1- Wear a dress with cutouts. It's totally possible to show skin in a classy way, but a frock that bares your curvacious waist or side is not the way to do it. I saw this at a Catholic wedding a few weeks back, and was beyond mortified for the guest in question.
2- Wear a backless, strapless dress. We love backless dresses, but not for religious ceremonies. Unless it's as classy and elegant as Kate Middleton's lace-covered look (by Elie Saab) above! But when you go backless, strapless, and sleeveless, it's probably not wedding appropriate. So debut that sassy backless number at the bachelorette party, and choose something a bit more conservative for the ceremony.
3- Let your bra or panties show. Obvious right? Well, clearly not (as I saw multiple offenders at a church wedding I attended this weekend). If you choose to wear a strapless dress, make sure to pair it with a strapless bra (duh), and have your +1 (or friend attending the wedding) be on the lookout for bra-age in back. And if you're wearing a two piece ensemble, may I suggest low rise panties? This will ensure that great uncle Ed sitting in the pew behind you won't get a free show.

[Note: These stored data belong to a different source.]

## src/logic/fcs_pkg.sv

```systemverilog
/*
 * Constants and carrier types for the flash command sequencer.
 * Assumes a 16-bit CPU write/read strobe interface and a word-wide flash array port.
 */
package fcs_pkg;
    // ------------------------------------------------------------------
    // Command codes
    // ------------------------------------------------------------------
    localparam logic [7:0] CMD_READ_ARRAY  = 8'hFF;
    localparam logic [7:0] CMD_READ_STATUS = 8'h70;
    localparam logic [7:0] CMD_CLR_STATUS  = 8'h50;
    localparam logic [7:0] CMD_PROGRAM     = 8'h40;
    localparam logic [7:0] CMD_BLK_ERASE   = 8'h20;
    localparam logic [7:0] CMD_ERASE_ALL   = 8'hA7;
    localparam logic [7:0] CMD_LOCK_PROG   = 8'h77;
    localparam logic [7:0] CMD_LOCK_READ   = 8'h71;
    localparam logic [7:0] CMD_CONFIRM     = 8'hD0;
    // ------------------------------------------------------------------
    // Geometry and status layout
    // ------------------------------------------------------------------
    localparam int          ADDR_W         = 20;
    localparam int          NUM_BLOCKS     = 14;
    localparam int          BLK_W          = 4;
    localparam logic [3:0]  ERASE_ALL_LAST = 4'hC;
    localparam logic [3:0]  BOOT_BLOCK     = 4'hD;
    localparam int          SR_READY_POS   = 7;
    localparam int          SR_ERASE_POS   = 5;
    localparam int          SR_PROG_POS    = 4;
    localparam logic [15:0] ERASED_WORD    = 16'hFFFF;
    // ------------------------------------------------------------------
    // Operation timing in cycles at 20 MHz
    // ------------------------------------------------------------------
    localparam logic [11:0] PROG_CYCLES    = 12'h040;
    localparam logic [11:0] ERASE_CYCLES   = 12'h100;
    localparam logic [11:0] LOCK_CYCLES    = 12'h020;

    typedef struct packed {
        logic              wr;
        logic              rd;
        logic [ADDR_W-1:0] addr;
        logic [15:0]       wdata;
    } fcs_bus_t;

    typedef struct packed {
        logic              wr;
        logic              erase;
        logic [ADDR_W-1:0] addr;
        logic [BLK_W-1:0]  blk;
        logic [15:0]       wdata;
    } fcs_array_t;
endpackage : fcs_pkg

```

## src/logic/fcs_sequencer.sv

```systemverilog
/*
 * Flash command sequencer: decodes two-cycle CPU commands, runs auto program,
 * auto erase and lock operations, keeps status flags and per-block lock bits.
 * Assumes the flash array answers reads combinationally with arr_rdata,
 * reports verify failure on arr_fail, and that the block map is given by blk_of.
 */
`timescale 1ns/1ps
module fcs_sequencer #(
    parameter logic [11:0] PROG_T  = fcs_pkg::PROG_CYCLES,
    parameter logic [11:0] ERASE_T = fcs_pkg::ERASE_CYCLES,
    parameter logic [11:0] LOCK_T  = fcs_pkg::LOCK_CYCLES
) (
    input  wire logic                     core_clk,
    input  wire logic                     rst_n,
    input  wire fcs_pkg::fcs_bus_t        bus,
    input  wire logic                     ram_resident_rewrite_mode,
    input  wire logic                     lock_protect_disable,
    input  wire logic [fcs_pkg::BLK_W-1:0] blk_of,
    input  wire logic                     blk_top,
    input  wire logic [15:0]              arr_rdata,
    input  wire logic                     arr_fail,
    output logic [15:0]                   rdata,
    output logic                          sequencer_ready_flag,
    output logic                          program_error_flag,
    output logic                          erase_error_flag,
    output logic                          lock_state_result,
    output fcs_pkg::fcs_array_t           arr
);
    import fcs_pkg::*;

    // ------------------------------------------------------------------
    // State
    // ------------------------------------------------------------------
    typedef enum logic [2:0] {
        S_IDLE, S_WAIT2, S_PROG, S_ERASE, S_LOCK, S_READLK
    } fcs_state_t;
    typedef enum logic [1:0] {
        M_ARRAY, M_STATUS, M_ONESHOT
    } fcs_rmode_t;

    fcs_state_t              state, next_state;
    fcs_rmode_t              rmode, next_rmode;
    logic [7:0]              cmd, next_cmd;
    logic [BLK_W-1:0]        blk, next_blk;
    logic [11:0]             cnt, next_cnt;
    logic [NUM_BLOCKS-1:0]   lock_bits, next_lock_bits;
    logic                    ready, next_ready;
    logic                    perr, next_perr;
    logic                    eerr, next_eerr;
    logic                    fail_acc, next_fail_acc;
    logic                    lkres, next_lkres;
    logic [15:0]             next_rdata;
    fcs_array_t              next_arr;
    logic [7:0]              status;
    logic [7:0]              lo;
    logic                    unlocked;
    logic                    err_any;

    assign lo       = bus.wdata[7:0];
    assign unlocked = lock_protect_disable | lock_bits[blk_of];
    assign err_any  = perr | eerr;

    always_comb begin
        status               = 8'h00;
        status[SR_READY_POS] = ready;
        status[SR_ERASE_POS] = eerr;
        status[SR_PROG_POS]  = perr;
    end

    // ------------------------------------------------------------------
    // Command decode and operation sequencing
    // ------------------------------------------------------------------
    always_comb begin
        next_state     = state;
        next_rmode     = rmode;
        next_cmd       = cmd;
        next_blk       = blk;
        next_cnt       = cnt;
        next_lock_bits = lock_bits;
        next_ready     = ready;
        next_perr      = perr;
        next_eerr      = eerr;
        next_fail_acc  = fail_acc;
        next_lkres     = lkres;
        next_arr       = '0;
        case (state)
            S_IDLE: begin
                if (bus.rd && rmode == M_ONESHOT) begin
                    next_rmode = M_ARRAY;
                end
                if (bus.wr) begin
                    next_cmd   = lo;
                    case (lo)
                        CMD_READ_ARRAY:  next_rmode = M_ARRAY;
                        CMD_READ_STATUS: next_rmode = M_ONESHOT;
                        CMD_CLR_STATUS: begin
                            next_perr = 1'b0;
                            next_eerr = 1'b0;
                        end
                        CMD_PROGRAM, CMD_BLK_ERASE, CMD_ERASE_ALL, CMD_LOCK_PROG: begin
                            if (!err_any) begin
                                next_state = S_WAIT2;
                            end
                        end
                        CMD_LOCK_READ:   next_state = S_WAIT2;
                        default:         next_state = S_IDLE;
                    endcase
                end
            end
            S_WAIT2: begin
                if (bus.wr) begin
                    next_state = S_IDLE;
                    if (cmd == CMD_PROGRAM) begin
                        if (!unlocked) begin
                            next_perr = 1'b1;
                        end else if (arr_rdata != ERASED_WORD) begin
                            next_perr = 1'b1;
                        end else begin
                            next_arr.wr    = 1'b1;
                            next_arr.addr  = bus.addr;
                            next_arr.wdata = bus.wdata;
                            next_cnt       = PROG_T;
                            next_ready     = 1'b0;
                            next_state     = S_PROG;
                        end
                        if (ram_resident_rewrite_mode) begin
                            next_rmode = M_STATUS;
                        end
                    end else if (lo == CMD_READ_ARRAY) begin
                        next_rmode = M_ARRAY;
                    end else if (lo != CMD_CONFIRM) begin
                        if (cmd != CMD_LOCK_READ) begin
                            next_perr = 1'b1;
                            next_eerr = 1'b1;
                        end
                    end else begin
                        next_ready    = 1'b0;
                        next_fail_acc = 1'b0;
                        case (cmd)
                            CMD_BLK_ERASE: begin
                                if (!unlocked) begin
                                    next_eerr  = 1'b1;
                                    next_ready = 1'b1;
                                end else begin
                                    next_blk   = blk_of;
                                    next_cnt   = ERASE_T;
                                    next_state = S_ERASE;
                                end
                                if (ram_resident_rewrite_mode) begin
                                    next_rmode = M_STATUS;
                                end
                            end
                            CMD_ERASE_ALL: begin
                                next_blk   = '0;
                                next_cnt   = ERASE_T;
                                next_state = S_ERASE;
                                if (ram_resident_rewrite_mode) begin
                                    next_rmode = M_STATUS;
                                end
                            end
                            CMD_LOCK_PROG: begin
                                next_blk   = blk_of;
                                next_cnt   = LOCK_T;
                                next_state = S_LOCK;
                            end
                            default: begin
                                next_blk   = blk_of;
                                next_cnt   = LOCK_T;
                                next_state = S_READLK;
                                next_rmode = M_ARRAY;
                            end
                        endcase
                    end
                end
            end
            S_PROG: begin
                next_cnt = cnt - 12'h001;
                if (cnt == 12'h001) begin
                    next_perr  = arr_fail;
                    next_ready = 1'b1;
                    next_state = S_IDLE;
                end
            end
            S_ERASE: begin
                next_cnt = cnt - 12'h001;
                if (cnt == ERASE_T) begin
                    if (cmd == CMD_ERASE_ALL && !unlocked_blk(blk)) begin
                        next_cnt = 12'h001;
                    end else begin
                        next_arr.erase = 1'b1;
                        next_arr.blk   = blk;
                    end
                end
                if (cnt == 12'h001) begin
                    if (cmd != CMD_ERASE_ALL || unlocked_blk(blk)) begin
                        next_fail_acc       = fail_acc | arr_fail;
                        next_lock_bits[blk] = 1'b1;
                    end
                    if (cmd == CMD_ERASE_ALL && blk != ERASE_ALL_LAST) begin
                        next_blk = blk + 4'h1;
                        next_cnt = ERASE_T;
                    end else begin
                        next_eerr  = next_fail_acc;
                        next_ready = 1'b1;
                        next_state = S_IDLE;
                    end
                end
            end
            S_LOCK: begin
                next_cnt = cnt - 12'h001;
                if (cnt == 12'h001) begin
                    next_lock_bits[blk] = 1'b0;
                    next_perr  = arr_fail;
                    next_ready = 1'b1;
                    next_state = S_IDLE;
                end
            end
            S_READLK: begin
                next_cnt = cnt - 12'h001;
                if (cnt == 12'h001) begin
                    next_lkres = lock_bits[blk];
                    next_ready = 1'b1;
                    next_state = S_IDLE;
                end
            end
            default: next_state = S_IDLE;
        endcase
    end

    function automatic logic unlocked_blk(input logic [BLK_W-1:0] b);
        unlocked_blk = lock_protect_disable | lock_bits[b];
    endfunction : unlocked_blk

    always_comb begin
        if (rmode == M_ARRAY) begin
            next_rdata = arr_rdata;
        end else begin
            next_rdata = {8'h00, status};
        end
    end

    always_ff @(posedge core_clk or negedge rst_n) begin
        if (!rst_n) begin
            state     <= S_IDLE;
            rmode     <= M_ARRAY;
            cmd       <= CMD_READ_ARRAY;
            blk       <= '0;
            cnt       <= '0;
            lock_bits <= '1;
            ready     <= 1'b1;
            perr      <= 1'b0;
            eerr      <= 1'b0;
            fail_acc  <= 1'b0;
            lkres     <= 1'b0;
            rdata     <= '0;
            arr       <= '0;
        end else begin
            state     <= next_state;
            rmode     <= next_rmode;
            cmd       <= next_cmd;
            blk       <= next_blk;
            cnt       <= next_cnt;
            lock_bits <= next_lock_bits;
            ready     <= next_ready;
            perr      <= next_perr;
            eerr      <= next_eerr;
            fail_acc  <= next_fail_acc;
            lkres     <= next_lkres;
            rdata     <= next_rdata;
            arr       <= next_arr;
        end
    end

    assign sequencer_ready_flag = ready;
    assign program_error_flag   = perr;
    assign erase_error_flag     = eerr;
    assign lock_state_result    = lkres;

    // ------------------------------------------------------------------
    // Checks
    // ------------------------------------------------------------------
    a_prog_busy: assert property (@(posedge core_clk) disable iff (!rst_n)
        state == S_PROG |-> !ready)
        else $error("ready high during program");
    a_prog_done: assert property (@(posedge core_clk) disable iff (!rst_n)
        (state == S_PROG && cnt == 12'h001) |=> ready && state == S_IDLE)
        else $error("program did not finish");
    a_clear_errs: assert property (@(posedge core_clk) disable iff (!rst_n)
        (state == S_IDLE && bus.wr && lo == CMD_CLR_STATUS) |=> !perr && !eerr)
        else $error("clear status failed");
    a_err_refuse: assert property (@(posedge core_clk) disable iff (!rst_n)
        (state == S_IDLE && bus.wr && err_any && lo == CMD_PROGRAM) |=> state == S_IDLE)
        else $error("command accepted with error set");
    a_seq_error: assert property (@(posedge core_clk) disable iff (!rst_n)
        (state == S_WAIT2 && bus.wr && cmd == CMD_BLK_ERASE && lo != CMD_CONFIRM
         && lo != CMD_READ_ARRAY) |=> perr && eerr)
        else $error("sequence error not flagged");
    a_erase_busy: assert property (@(posedge core_clk) disable iff (!rst_n)
        state == S_ERASE |-> !ready)
        else $error("ready high during erase");
    a_lock_clear: assert property (@(posedge core_clk) disable iff (!rst_n)
        (state == S_LOCK && cnt == 12'h001) |=> !lock_bits[$past(blk)])
        else $error("lock bit not cleared");
    a_status_view: assert property (@(posedge core_clk) disable iff (!rst_n)
        (rmode == M_STATUS) |=> rdata[SR_READY_POS] == $past(ready))
        else $error("status not shown");
    a_boot_kept: assert property (@(posedge core_clk) disable iff (!rst_n)
        (state == S_ERASE && cmd == CMD_ERASE_ALL) |-> blk != BOOT_BLOCK)
        else $error("erase-all reached boot block");
endmodule : fcs_sequencer

```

4- Expose more skin than you cover up. Want to know the quickest way to go from classy to trashy? Choose a wedding guest look that's unbalanced in terms of how much you show and how much you cover. When the amount of skin bare exceeds the amount of skin covered up, it's a recipe for a disaster (especially when attending a traditional religious wedding). So show a little leg, or show a little décolletage, but try to choose one or the other. And remember that shawls and pashminas are your BFFs!
5- Sport a hairstyle so bad, the ring bearer could've done it. Yes, braids are in right now and we heart braided updos. But messy, chunky braids slopped together in every which way is not a good look. Same goes for crunchy curls with enough hairspray to hold ten intricate wedding hairstyles.